なんで、あそこの滝の虹、全部『違う青色』だよ!なんで?虹って虹色じゃあないの?」
ハナビの萌え袖で指さす、虹にはそれぞれ薄い蒼や青紫や濃い青等の『七色の蒼』でできてた。
「ああ、それはね、ハナビちゃん。この滝の水をよく見てごらん?一見すると普通の水だけど独特に光って見えないかい?」
運転しながらソライは親指で窓を指さす。確かに水はところどころまだら模様の不思議な色があった。

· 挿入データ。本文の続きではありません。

Source: an optimization exercise on an open RTL-to-GDS flow (aim: a short achievable clock period and few clock cycles per item). Production flows keep margins and buffers that such runs may drop.
No run shown here included a check of the RTL's function; only the layout flow was run.
Power figures rest on the tool's default switching activity, not on a simulated workload.

**design.v**
```verilog
package ppmfd_pkg;
    localparam int AXIS_CHANNELS = 4;
    localparam int CH_W          = 2;
    localparam int US_W          = 16;
    localparam int AXIS_W        = 8;
    localparam int CFG_IDX_W     = 3;
    localparam int DIV_CNT_W     = $clog2(AXIS_W);
    typedef logic [US_W-1:0]      t_us;
    typedef logic [AXIS_W-1:0]    t_axis;
    typedef logic [CFG_IDX_W-1:0] t_cfg_idx;
    typedef logic [CH_W-1:0]      t_ch;
    localparam t_cfg_idx CFG_CALIBRATE  = t_cfg_idx'(0);
    localparam t_cfg_idx CFG_BUTTON_THR = t_cfg_idx'(1);
    localparam t_cfg_idx CFG_SYNC_MIN   = t_cfg_idx'(2);
    localparam t_cfg_idx CFG_SYNC_MAX   = t_cfg_idx'(3);
    localparam t_cfg_idx CFG_CAL_STEP   = t_cfg_idx'(4);
    localparam t_cfg_idx CFG_JITTER     = t_cfg_idx'(5);
    localparam logic RST_CALIBRATE  = 1'b1;
    localparam t_us  RST_BUTTON_THR = t_us'(1500);
    localparam t_us  RST_SYNC_MIN   = t_us'(5000);
    localparam t_us  RST_SYNC_MAX   = t_us'(20000);
    localparam t_us  RST_CAL_STEP   = t_us'(200);
    localparam t_us  RST_JITTER     = t_us'(20);
    localparam t_us  RST_BOUND      = t_us'(1500);
    localparam t_axis AXIS_FULL = t_axis'(255);
endpackage
module ppmfd_add #(
    parameter int W = 16
) (
    input  logic [W-1:0] i_a,
    input  logic [W-1:0] i_b,
    input  logic         i_cin,
    output logic [W-1:0] o_sum,
    output logic         o_cout
);
    localparam int LV = $clog2(W);
    wire [(LV+1)*W-1:0] w_g;
    wire [(LV+1)*W-1:0] w_p;
    wire [W-1:0]        w_c;
    assign w_p[W-1:0] = i_a | i_b;
    assign w_g[W-1:0] = (i_a & i_b) | {{(W-1){1'b0}}, w_p[0] & i_cin};
    genvar l, i;
    generate
        for (l = 0; l < LV; l++) begin : g_lv
            for (i = 0; i < W; i++) begin : g_bit
                if (i >= (1 << l)) begin : g_op
                    assign w_g[(l+1)*W+i] = w_g[l*W+i] | (w_p[l*W+i] & w_g[l*W+i-(1<<l)]);
                    assign w_p[(l+1)*W+i] = w_p[l*W+i] & w_p[l*W+i-(1<<l)];
                end else begin : g_pass
                    assign w_g[(l+1)*W+i] = w_g[l*W+i];
                    assign w_p[(l+1)*W+i] = w_p[l*W+i];
                end
            end
        end
    endgenerate
    if (W > 1) begin : g_wide
        assign w_c = {w_g[LV*W +: W-1], i_cin};
    end else begin : g_narrow
        assign w_c = i_cin;
    end
    assign o_sum  = i_a ^ (i_b ^ w_c);
    assign o_cout = w_g[LV*W+W-1];
endmodule
module ppmfd_sub #(
    parameter int W = 16
) (
    input  logic [W-1:0] i_a,
    input  logic [W-1:0] i_b,
    output logic [W-1:0] o_diff,
    output logic         o_lt
);
    logic w_cout;
    ppmfd_add #(.W(W)) u_add (.i_a(i_a), .i_b(~i_b), .i_cin(1'b1), .o_sum(o_diff), .o_cout(w_cout));
    assign o_lt = !w_cout;
endmodule
module ppmfd_sub3 #(
    parameter int W = 18
) (
    input  logic [W-1:0] i_x,
    input  logic [W-1:0] i_y,
    input  logic [W-1:0] i_z,
    output logic [W-1:0] o_diff
);
    logic [W-1:0] w_y, w_z, w_s, w_k;
    logic         w_cout;
    assign w_y = ~i_y;
    assign w_z = ~i_z;
    assign w_s = i_x ^ w_y ^ w_z;
    assign w_k = (i_x & w_y) | (i_x & w_z) | (w_y & w_z);
    ppmfd_add #(.W(W)) u_add (.i_a(w_s), .i_b({w_k[W-2:0], 1'b1}), .i_cin(1'b1),
                              .o_sum(o_diff), .o_cout(w_cout));
endmodule
module ppm_frame_decoder_calibrated #(
    parameter int FRAME_SLOTS = 7
) (
    input  logic         i_clk,
    input  logic         i_rst_n,
    input  logic         i_in_valid,
    output logic         o_in_ready,
    input  ppmfd_pkg::t_us i_in_interval_us,
    output logic         o_out_valid,
    input  logic         i_out_ready,
    output ppmfd_pkg::t_axis o_out_axis_x,
    output ppmfd_pkg::t_axis o_out_axis_y,
    output ppmfd_pkg::t_axis o_out_axis_rx,
    output ppmfd_pkg::t_axis o_out_axis_ry,
    output logic         o_out_button_a,
    output logic         o_out_button_b,
    input  logic         i_cfg_valid,
    output logic         o_cfg_ready,
    input  ppmfd_pkg::t_cfg_idx i_cfg_idx,
    input  ppmfd_pkg::t_us i_cfg_data
);
    localparam int NCH    = ppmfd_pkg::AXIS_CHANNELS;
    localparam int W      = ppmfd_pkg::US_W;
    localparam int AW     = ppmfd_pkg::AXIS_W;
    localparam int SLOT_W = $clog2(FRAME_SLOTS);
    localparam logic [SLOT_W-1:0] LAST_SLOT  = SLOT_W'(FRAME_SLOTS - 1);
    localparam int BTN_A_SLOT = NCH + 1;
    localparam int BTN_B_SLOT = NCH + 2;
    localparam int CH_Y  = 0;
    localparam int CH_RY = 1;
    localparam int CH_RX = 2;
    localparam int CH_X  = 3;
    localparam int FIFO_D  = 3;
    localparam int FIFO_AW = 2;
    localparam int RES_W   = 4 * AW + 2;
    localparam int OWED_OPEN = FIFO_D - 1;
    localparam int OWED_W    = 3;
    localparam int DIV_STEPS = AW / 2;
    localparam int TW        = W + 4;
    logic                 r_rst;
    logic                 r_iv;
    ppmfd_pkg::t_us       r_iv_data;
    logic                 r_cv;
    ppmfd_pkg::t_cfg_idx  r_cv_idx;
    ppmfd_pkg::t_us       r_cv_data;
    logic                 r_ready;
    always_ff @(posedge i_clk) begin
        r_rst     <= !i_rst_n;
        r_iv      <= i_in_valid && r_ready && i_rst_n;
        r_cv      <= i_cfg_valid && r_ready && i_rst_n;
        r_iv_data <= i_in_interval_us;
        r_cv_idx  <= i_cfg_idx;
        r_cv_data <= i_cfg_data;
    end
    logic r_ready_in, r_ready_cfg;
    assign o_in_ready  = r_ready_in;
    assign o_cfg_ready = r_ready_cfg;
    logic           r_calibrate;
    ppmfd_pkg::t_us r_button_thr;
    ppmfd_pkg::t_us r_sync_min;
    ppmfd_pkg::t_us r_sync_max;
    ppmfd_pkg::t_us r_cal_step;
    ppmfd_pkg::t_us r_jitter;
    logic [SLOT_W-1:0] r_slot;
    ppmfd_pkg::t_us    r_store [FRAME_SLOTS];
    logic              r_resync;
    ppmfd_pkg::t_us    r_min   [NCH];
    ppmfd_pkg::t_us    r_max   [NCH];
    ppmfd_pkg::t_us    r_prev  [NCH];
    ppmfd_pkg::t_axis  r_axis  [NCH];
    logic [DIV_STEPS+3:0] r_stage;
    logic [W:0]     r_lo_ms [NCH];
    logic [W:0]     r_hi_ps [NCH];
    logic [W:0]     r_pv_lo [NCH];
    logic [W:0]     r_pv_hi [NCH];
    ppmfd_pkg::t_us r_p      [NCH];
    logic           r_cal_lo [NCH];
    logic           r_cal_hi [NCH];
    logic           r_j1     [NCH];
    logic           r_btn_a1, r_btn_b1;
    ppmfd_pkg::t_us r_diff [NCH];
    ppmfd_pkg::t_us r_span [NCH];
    logic           r_j    [NCH];
    logic           r_in   [NCH];
    logic           r_full [NCH];
    logic           r_btn_a, r_btn_b;
    logic [W+1:0]     r_span3 [NCH];
    ppmfd_pkg::t_us   r_rem [NCH];
    ppmfd_pkg::t_axis r_sh  [NCH];
    logic [OWED_W-1:0]  r_owed;
    logic               r_out_valid;
    logic [RES_W-1:0]   r_out;
    logic [RES_W-1:0]   r_fifo [FIFO_D];
    logic [FIFO_AW-1:0] r_rd, r_wr;
    logic [FIFO_AW:0]   r_cnt;
    logic [SLOT_W-1:0] n_slot;
    logic              w_sync_hit;
    logic              w_close;
    logic              w_drop;
    logic              w_good;
    logic              w_above_min;
    logic              w_below_max;
    logic              w_s0_low;
    ppmfd_pkg::t_us    w_unused0, w_unused1, w_unused2;
    ppmfd_sub #(.W(W)) u_sync_lo (.i_a(r_sync_min), .i_b(r_iv_data), .o_diff(w_unused0), .o_lt(w_above_min));
    ppmfd_sub #(.W(W)) u_sync_hi (.i_a(r_iv_data), .i_b(r_sync_max), .o_diff(w_unused1), .o_lt(w_below_max));
    ppmfd_sub #(.W(W)) u_s0      (.i_a(r_store[0]), .i_b(r_sync_min), .o_diff(w_unused2), .o_lt(w_s0_low));
    always_comb begin
        n_slot     = (r_slot == LAST_SLOT) ? '0 : r_slot + SLOT_W'(1);
        w_sync_hit = r_resync && w_above_min && w_below_max;
        w_close    = r_iv && (n_slot == LAST_SLOT);
        w_drop     = !w_sync_hit && w_s0_low;
        w_good     = w_close && !w_drop;
    end
    logic [NCH-1:0][W:0] w_lo_ms;
    logic [NCH-1:0][W:0] w_hi_ps;
    logic [NCH-1:0][W:0] w_pv_lo;
    logic [NCH-1:0][W:0] w_pv_hi;
    genvar gc;
    generate
        for (gc = 0; gc < NCH; gc++) begin : g_bnd
            ppmfd_add #(.W(W+1)) u_lo_ms (.i_a({1'b0, r_min[gc]}), .i_b(~{1'b0, r_cal_step}), .i_cin(1'b1),
                                          .o_sum(w_lo_ms[gc]), .o_cout());
            ppmfd_add #(.W(W+1)) u_hi_ps (.i_a({1'b0, r_max[gc]}), .i_b({1'b0, r_cal_step}), .i_cin(1'b0),
                                          .o_sum(w_hi_ps[gc]), .o_cout());
            ppmfd_add #(.W(W+1)) u_pv_lo (.i_a({1'b0, r_prev[gc]}), .i_b(~{1'b0, r_jitter}), .i_cin(1'b1),
                                          .o_sum(w_pv_lo[gc]), .o_cout());
            ppmfd_add #(.W(W+1)) u_pv_hi (.i_a({1'b0, r_prev[gc]}), .i_b({1'b0, r_jitter}), .i_cin(1'b0),
                                          .o_sum(w_pv_hi[gc]), .o_cout());
        end
    endgenerate
    always_ff @(posedge i_clk) begin
        for (int c = 0; c < NCH; c++) begin
            r_lo_ms[c] <= w_lo_ms[c];
            r_hi_ps[c] <= w_hi_ps[c];
            r_pv_lo[c] <= w_pv_lo[c];
            r_pv_hi[c] <= w_pv_hi[c];
        end
    end
    logic [NCH-1:0]        w_p_lt_lo;
    logic [NCH-1:0]        w_hi_lt_p;
    logic [NCH-1:0]        w_lo_ms_lt_p;
    logic [NCH-1:0]        w_p_lt_hi_ps;
    logic [NCH-1:0]        w_pv_lo_lt_p;
    logic [NCH-1:0]        w_p_lt_pv_hi;
    logic                  w_thr_lt_a, w_thr_lt_b;
    ppmfd_pkg::t_us        w_unused3, w_unused4;
    logic         w_cal_lo   [NCH];
    logic         w_cal_hi   [NCH];
    logic         w_j        [NCH];
    generate
        for (gc = 0; gc < NCH; gc++) begin : g_a1
            ppmfd_sub #(.W(W))   u_p_lo  (.i_a(r_store[gc+1]), .i_b(r_min[gc]),  .o_diff(), .o_lt(w_p_lt_lo[gc]));
            ppmfd_sub #(.W(W))   u_hi_p  (.i_a(r_max[gc]),     .i_b(r_store[gc+1]), .o_diff(), .o_lt(w_hi_lt_p[gc]));
            ppmfd_sub #(.W(W))   u_lo_ms (.i_a(r_lo_ms[gc][W-1:0]), .i_b(r_store[gc+1]), .o_diff(), .o_lt(w_lo_ms_lt_p[gc]));
            ppmfd_sub #(.W(W+1)) u_hi_ps (.i_a({1'b0, r_store[gc+1]}), .i_b(r_hi_ps[gc]), .o_diff(), .o_lt(w_p_lt_hi_ps[gc]));
            ppmfd_sub #(.W(W))   u_pv_lo (.i_a(r_pv_lo[gc][W-1:0]), .i_b(r_store[gc+1]), .o_diff(), .o_lt(w_pv_lo_lt_p[gc]));
            ppmfd_sub #(.W(W+1)) u_pv_hi (.i_a({1'b0, r_store[gc+1]}), .i_b(r_pv_hi[gc]), .o_diff(), .o_lt(w_p_lt_pv_hi[gc]));
        end
    endgenerate
    ppmfd_sub #(.W(W)) u_btn_a (.i_a(r_button_thr), .i_b(r_store[BTN_A_SLOT]), .o_diff(w_unused3), .o_lt(w_thr_lt_a));
    ppmfd_sub #(.W(W)) u_btn_b (.i_a(r_button_thr), .i_b(r_store[BTN_B_SLOT]), .o_diff(w_unused4), .o_lt(w_thr_lt_b));
    always_comb begin
        for (int c = 0; c < NCH; c++) begin
            w_cal_lo[c] = r_calibrate && w_p_lt_lo[c] && (r_lo_ms[c][W] || w_lo_ms_lt_p[c]);
            w_cal_hi[c] = r_calibrate && w_hi_lt_p[c] && w_p_lt_hi_ps[c];
            w_j[c]      = (r_pv_lo[c][W] || w_pv_lo_lt_p[c]) && w_p_lt_pv_hi[c];
        end
    end
    ppmfd_pkg::t_us w_lo_new [NCH];
    ppmfd_pkg::t_us w_hi_new [NCH];
    logic [NCH-1:0][W-1:0] w_a_diff;
    logic [NCH-1:0][W-1:0] w_a_span;
    logic [NCH-1:0]        w_p_lt_lo2;
    logic [NCH-1:0]        w_lo_lt_p2;
    logic [NCH-1:0]        w_p_lt_hi2;
    logic [NCH-1:0]        w_lo_lt_hi2;
    always_comb begin
        for (int c = 0; c < NCH; c++) begin
            w_lo_new[c] = r_cal_lo[c] ? r_p[c] : r_min[c];
            w_hi_new[c] = r_cal_hi[c] ? r_p[c] : r_max[c];
        end
    end
    generate
        for (gc = 0; gc < NCH; gc++) begin : g_a2
            ppmfd_sub #(.W(W)) u_diff  (.i_a(r_p[gc]),       .i_b(w_lo_new[gc]), .o_diff(w_a_diff[gc]), .o_lt(w_p_lt_lo2[gc]));
            ppmfd_sub #(.W(W)) u_span  (.i_a(w_hi_new[gc]),  .i_b(w_lo_new[gc]), .o_diff(w_a_span[gc]), .o_lt());
            ppmfd_sub #(.W(W)) u_lo_p  (.i_a(w_lo_new[gc]),  .i_b(r_p[gc]),      .o_diff(), .o_lt(w_lo_lt_p2[gc]));
            ppmfd_sub #(.W(W)) u_p_hi  (.i_a(r_p[gc]),       .i_b(w_hi_new[gc]), .o_diff(), .o_lt(w_p_lt_hi2[gc]));
            ppmfd_sub #(.W(W)) u_lo_hi (.i_a(w_lo_new[gc]),  .i_b(w_hi_new[gc]), .o_diff(), .o_lt(w_lo_lt_hi2[gc]));
        end
    endgenerate
    logic [NCH-1:0][W-1:0]  w_rem0;
    logic [NCH-1:0][AW-1:0] w_sh0;
    logic [NCH-1:0][TW-1:0] w_t1;
    logic [NCH-1:0][TW-1:0] w_t2;
    logic [NCH-1:0][TW-1:0] w_t3;
    logic [NCH-1:0][W+1:0]  w_span3;
    logic [TW-1:0]    w_trial [NCH];
    ppmfd_pkg::t_us   w_rem_next [NCH];
    logic [1:0]       w_digit [NCH];
    generate
        for (gc = 0; gc < NCH; gc++) begin : g_div
            ppmfd_add #(.W(W)) u_rem0 (.i_a(r_diff[gc]), .i_b(~{{AW{1'b0}}, r_diff[gc][W-1:AW]}),
                                       .i_cin(r_diff[gc][AW-1:0] == '0), .o_sum(w_rem0[gc]), .o_cout());
            ppmfd_add #(.W(AW)) u_sh0 (.i_a(~r_diff[gc][AW-1:0]), .i_b('0), .i_cin(1'b1),
                                       .o_sum(w_sh0[gc]), .o_cout());
            ppmfd_sub  #(.W(TW)) u_t1 (.i_a(w_trial[gc]), .i_b({4'b0, r_span[gc]}),
                                       .o_diff(w_t1[gc]), .o_lt());
            ppmfd_sub  #(.W(TW)) u_t2 (.i_a(w_trial[gc]), .i_b({3'b0, r_span[gc], 1'b0}),
                                       .o_diff(w_t2[gc]), .o_lt());
            ppmfd_sub  #(.W(TW)) u_t3 (.i_a(w_trial[gc]), .i_b({2'b0, r_span3[gc]}),
                                       .o_diff(w_t3[gc]), .o_lt());
            ppmfd_add  #(.W(W+2)) u_span3 (.i_a({2'b0, r_span[gc]}), .i_b({1'b0, r_span[gc], 1'b0}),
                                           .i_cin(1'b0), .o_sum(w_span3[gc]), .o_cout());
        end
    endgenerate
    always_comb begin
        for (int c = 0; c < NCH; c++) begin
            w_trial[c] = {2'b0, r_rem[c], r_sh[c][AW-1:AW-2]};
            if (!w_t3[c][TW-1]) begin
                w_digit[c]    = 2'd3;
                w_rem_next[c] = w_t3[c][W-1:0];
            end else if (!w_t2[c][TW-1]) begin
                w_digit[c]    = 2'd2;
                w_rem_next[c] = w_t2[c][W-1:0];
            end else if (!w_t1[c][TW-1]) begin
                w_digit[c]    = 2'd1;
                w_rem_next[c] = w_t1[c][W-1:0];
            end else begin
                w_digit[c]    = 2'd0;
                w_rem_next[c] = w_trial[c][W-1:0];
            end
        end
    end
    logic             w_f_v;
    ppmfd_pkg::t_axis w_axis_new [NCH];
    logic [RES_W-1:0] w_res;
    always_comb begin
        w_f_v = r_stage[DIV_STEPS+3];
        for (int c = 0; c < NCH; c++) begin
            if (r_j[c]) begin
                if (r_in[c])        w_axis_new[c] = r_sh[c];
                else if (r_full[c]) w_axis_new[c] = ppmfd_pkg::AXIS_FULL;
                else                w_axis_new[c] = '0;
            end else begin
                w_axis_new[c] = r_axis[c];
            end
        end
        w_res = {w_axis_new[CH_X], w_axis_new[CH_Y], w_axis_new[CH_RX], w_axis_new[CH_RY],
                 r_btn_a, r_btn_b};
    end
    logic w_take;
    logic w_head_new;
    logic [FIFO_AW-1:0] w_rd_next;
    logic [FIFO_AW-1:0] w_wr_inc;
    logic [FIFO_AW:0]   w_cnt_next;
    logic [OWED_W-1:0]  w_owed_up;
    always_comb begin
        w_take     = r_out_valid && i_out_ready;
        w_rd_next  = !w_take ? r_rd : (r_rd == FIFO_AW'(FIFO_D - 1)) ? '0 : r_rd + FIFO_AW'(1);
        w_wr_inc   = (r_wr == FIFO_AW'(FIFO_D - 1)) ? '0 : r_wr + FIFO_AW'(1);
        w_cnt_next = r_cnt + (FIFO_AW+1)'(w_f_v) - (FIFO_AW+1)'(w_take);
        w_head_new = (r_cnt == '0) || (r_cnt == (FIFO_AW+1)'(1) && w_take);
        w_owed_up  = r_owed + OWED_W'(w_good);
    end
    always_ff @(posedge i_clk) begin
        r_out       <= w_head_new ? w_res : r_fifo[w_rd_next];
        r_out_valid <= i_rst_n && !r_rst && (w_cnt_next != '0);
        if (w_f_v) r_fifo[r_wr] <= w_res;
        if (r_rst) begin
            r_rd    <= '0;
            r_wr    <= '0;
            r_cnt   <= '0;
            r_owed  <= '0;
            r_ready     <= 1'b1;
            r_ready_in  <= 1'b1;
            r_ready_cfg <= 1'b1;
        end else begin
            r_rd    <= w_rd_next;
            if (w_f_v) r_wr <= w_wr_inc;
            r_cnt   <= w_cnt_next;
            r_owed  <= w_owed_up - OWED_W'(w_take);
            r_ready     <= (w_owed_up <= OWED_W'(OWED_OPEN));
            r_ready_in  <= (w_owed_up <= OWED_W'(OWED_OPEN));
            r_ready_cfg <= (w_owed_up <= OWED_W'(OWED_OPEN));
        end
    end
    always_ff @(posedge i_clk) begin
        if (r_rst) begin
            r_calibrate  <= ppmfd_pkg::RST_CALIBRATE;
            r_button_thr <= ppmfd_pkg::RST_BUTTON_THR;
            r_sync_min   <= ppmfd_pkg::RST_SYNC_MIN;
            r_sync_max   <= ppmfd_pkg::RST_SYNC_MAX;
            r_cal_step   <= ppmfd_pkg::RST_CAL_STEP;
            r_jitter     <= ppmfd_pkg::RST_JITTER;
            r_slot       <= '0;
            r_resync     <= 1'b0;
            r_stage      <= '0;
            for (int k = 0; k < FRAME_SLOTS; k++) begin
                r_store[k] <= '0;
            end
            for (int k = 0; k < NCH; k++) begin
                r_min[k]  <= ppmfd_pkg::RST_BOUND;
                r_max[k]  <= ppmfd_pkg::RST_BOUND;
                r_prev[k] <= '0;
                r_axis[k] <= '0;
            end
        end else begin
            if (r_cv) begin
                case (r_cv_idx)
                    ppmfd_pkg::CFG_CALIBRATE:  r_calibrate  <= r_cv_data[0];
                    ppmfd_pkg::CFG_BUTTON_THR: r_button_thr <= r_cv_data;
                    ppmfd_pkg::CFG_SYNC_MIN:   r_sync_min   <= r_cv_data;
                    ppmfd_pkg::CFG_SYNC_MAX:   r_sync_max   <= r_cv_data;
                    ppmfd_pkg::CFG_CAL_STEP:   r_cal_step   <= r_cv_data;
                    ppmfd_pkg::CFG_JITTER:     r_jitter     <= r_cv_data;
                    default: ;
                endcase
            end
            if (r_iv) begin
                r_store[n_slot] <= r_iv_data;
                if (w_sync_hit) begin
                    r_store[0] <= r_iv_data;
                    r_slot     <= '0;
                    r_resync   <= 1'b0;
                end else begin
                    r_slot <= n_slot;
                end
                if (w_close && w_drop) begin
                    r_resync <= 1'b1;
                end
            end
            r_stage <= {r_stage[DIV_STEPS+2:0], w_good};
            if (r_stage[0]) begin
                for (int c = 0; c < NCH; c++) begin
                    r_prev[c] <= r_store[c + 1];
                end
            end
            if (r_stage[1]) begin
                for (int c = 0; c < NCH; c++) begin
                    r_min[c] <= w_lo_new[c];
                    r_max[c] <= w_hi_new[c];
                end
            end
            if (w_f_v) begin
                for (int c = 0; c < NCH; c++) begin
                    r_axis[c] <= w_axis_new[c];
                end
            end
        end
    end
    always_ff @(posedge i_clk) begin
        if (r_stage[0]) begin
            for (int c = 0; c < NCH; c++) begin
                r_p[c]      <= r_store[c + 1];
                r_cal_lo[c] <= w_cal_lo[c];
                r_cal_hi[c] <= w_cal_hi[c];
                r_j1[c]     <= w_j[c];
            end
            r_btn_a1 <= !w_thr_lt_a;
            r_btn_b1 <= !w_thr_lt_b;
        end
        if (r_stage[1]) begin
            for (int c = 0; c < NCH; c++) begin
                r_diff[c] <= w_a_diff[c];
                r_span[c] <= w_a_span[c];
                r_j[c]    <= r_j1[c];
                r_in[c]   <= w_lo_lt_p2[c] && w_p_lt_hi2[c];
                r_full[c] <= w_lo_lt_hi2[c] && !w_p_lt_hi2[c];
            end
            r_btn_a <= r_btn_a1;
            r_btn_b <= r_btn_b1;
        end
        for (int c = 0; c < NCH; c++) begin
            if (r_stage[2]) begin
                r_rem[c] <= w_rem0[c];
                r_span3[c] <= w_span3[c];
                r_sh[c]  <= w_sh0[c];
            end else begin
                r_rem[c] <= w_rem_next[c];
                r_sh[c]  <= {r_sh[c][AW-3:0], w_digit[c]};
            end
        end
    end
    assign o_out_valid = r_out_valid;
    assign {o_out_axis_x, o_out_axis_y, o_out_axis_rx, o_out_axis_ry,
            o_out_button_a, o_out_button_b} = r_out;
endmodule
```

「ここの水はね。いろんな山の有毒性の鉱物や遺跡の謎の遺物や、過去の工業用の廃棄物が流れて化学反応が起こって独特な色になっているの。」
「水の色と虹はどう関係するの?」
「虹ってのは光なの、スペクトラムとかプリズムとかそういうのだけど。
光ってのは水とかに通して虹になるんだけど、なんだか独特な色をしている、ここの水は青色以外の色を吸収しちゃってこういう虹になるんだって。」
「へぇ~~。」
「ここの蒼い虹はきれいでもあるけど、同時に恐ろしく忌まわしいものなんだ。」
まぁきれいな薔薇には棘がある。きれいだと思っても生き物を殺すそういうモノだって世の中にはある。
「…ん?ここの水その説明だと人体に有害…?」
「アルゴニック…当然有害に決まってるだろ?」ニコッ
「あ、そういえばさっきの書類に窓開閉禁止区域に、蒼の滝って…。」
「そういえばニッちゃんの書類に書いてたな。
大丈夫、『ここ』は窓を閉める程度でいいんだよ。問題はこの先だ。ソライ!」
「わかってる!みんな先に説明しておきたいことがあるから、よく聞いて!」
ソライが運転しながら神妙な面持ちになる。
「いいかい?ここの水は当然ここから下流に通じている。
下流はここら辺と違って勢いは弱まっている。
勢いの弱い下流の水の毒はどうなると思う?」
「…毒が沈殿していく?教科書に載ってたような…。」
「そう、ある種のヘドロの状態になり滞留し沈殿していく。
中には夏の気温で、気化する毒とかもある。決して嗅いではダメ。
当然、窓を開けたらダメだし。
なんなら窓を閉めても、エンジンが腐食してするかもしれない。」
「さらにソライに付け加えると、ここらは毒性のある器官を持つモンスターもいるそうだ。」
当然ここの周りの森も毒草しか生えていない。
「え、ど、どうするんですか!?」
「まぁあわてるな。慎重にここから早急に脱出するために内陸へ若干寄りに進む。
そして小さい丘を超えたら平原があり、俺らは海岸線へ戻っていくって感じだな。今日は丘に泊まる。」
「それまでピンチとかは特にないと思うけど、
できるだけハンカチとかで口覆っておいてね。」
「「「はーい。」」」
その後、極力喋らず息を止めて石橋を渡ったり、雄大かつ不気味な色の滝を眺めていた。
自然ってのはすごいけど、こえーなとか思いながら、通り過ぎていた。
▽▽▽▽▽▽▽▽
薄光の丘
▽▽▽▽▽▽▽▽
――午後20:13
「うん、うん、わかりました。ごめんなさいおじいちゃん心配かけて…。
じゃあ頑張りますね!バイバーイ」
ニッちゃんは電話を切る。祖父である権三郎のじじいへの連絡だ。
まぁあのじじいは、孫であるニッちゃんに対して甘く俺らに対して厳しい所がある。さっき俺が電話したときは、受話器越しから薙刀が飛んでくるかのような鋭い怒声が聞こえてきたのに。
「サイムさん電話貸してくれてありがとうございます。」
「いいってことよ。都市じゃあないから衛星電話じゃないと繋がらないしな。
で、じじいは何だって?」
「えーーーと宿題をやりなさいくらいしか。あまり心配してませんでした。」
さっき電話したときは『孫に何かあったらその首と胴体が離れると思え!』と脅されたがな。くわばらくわばら。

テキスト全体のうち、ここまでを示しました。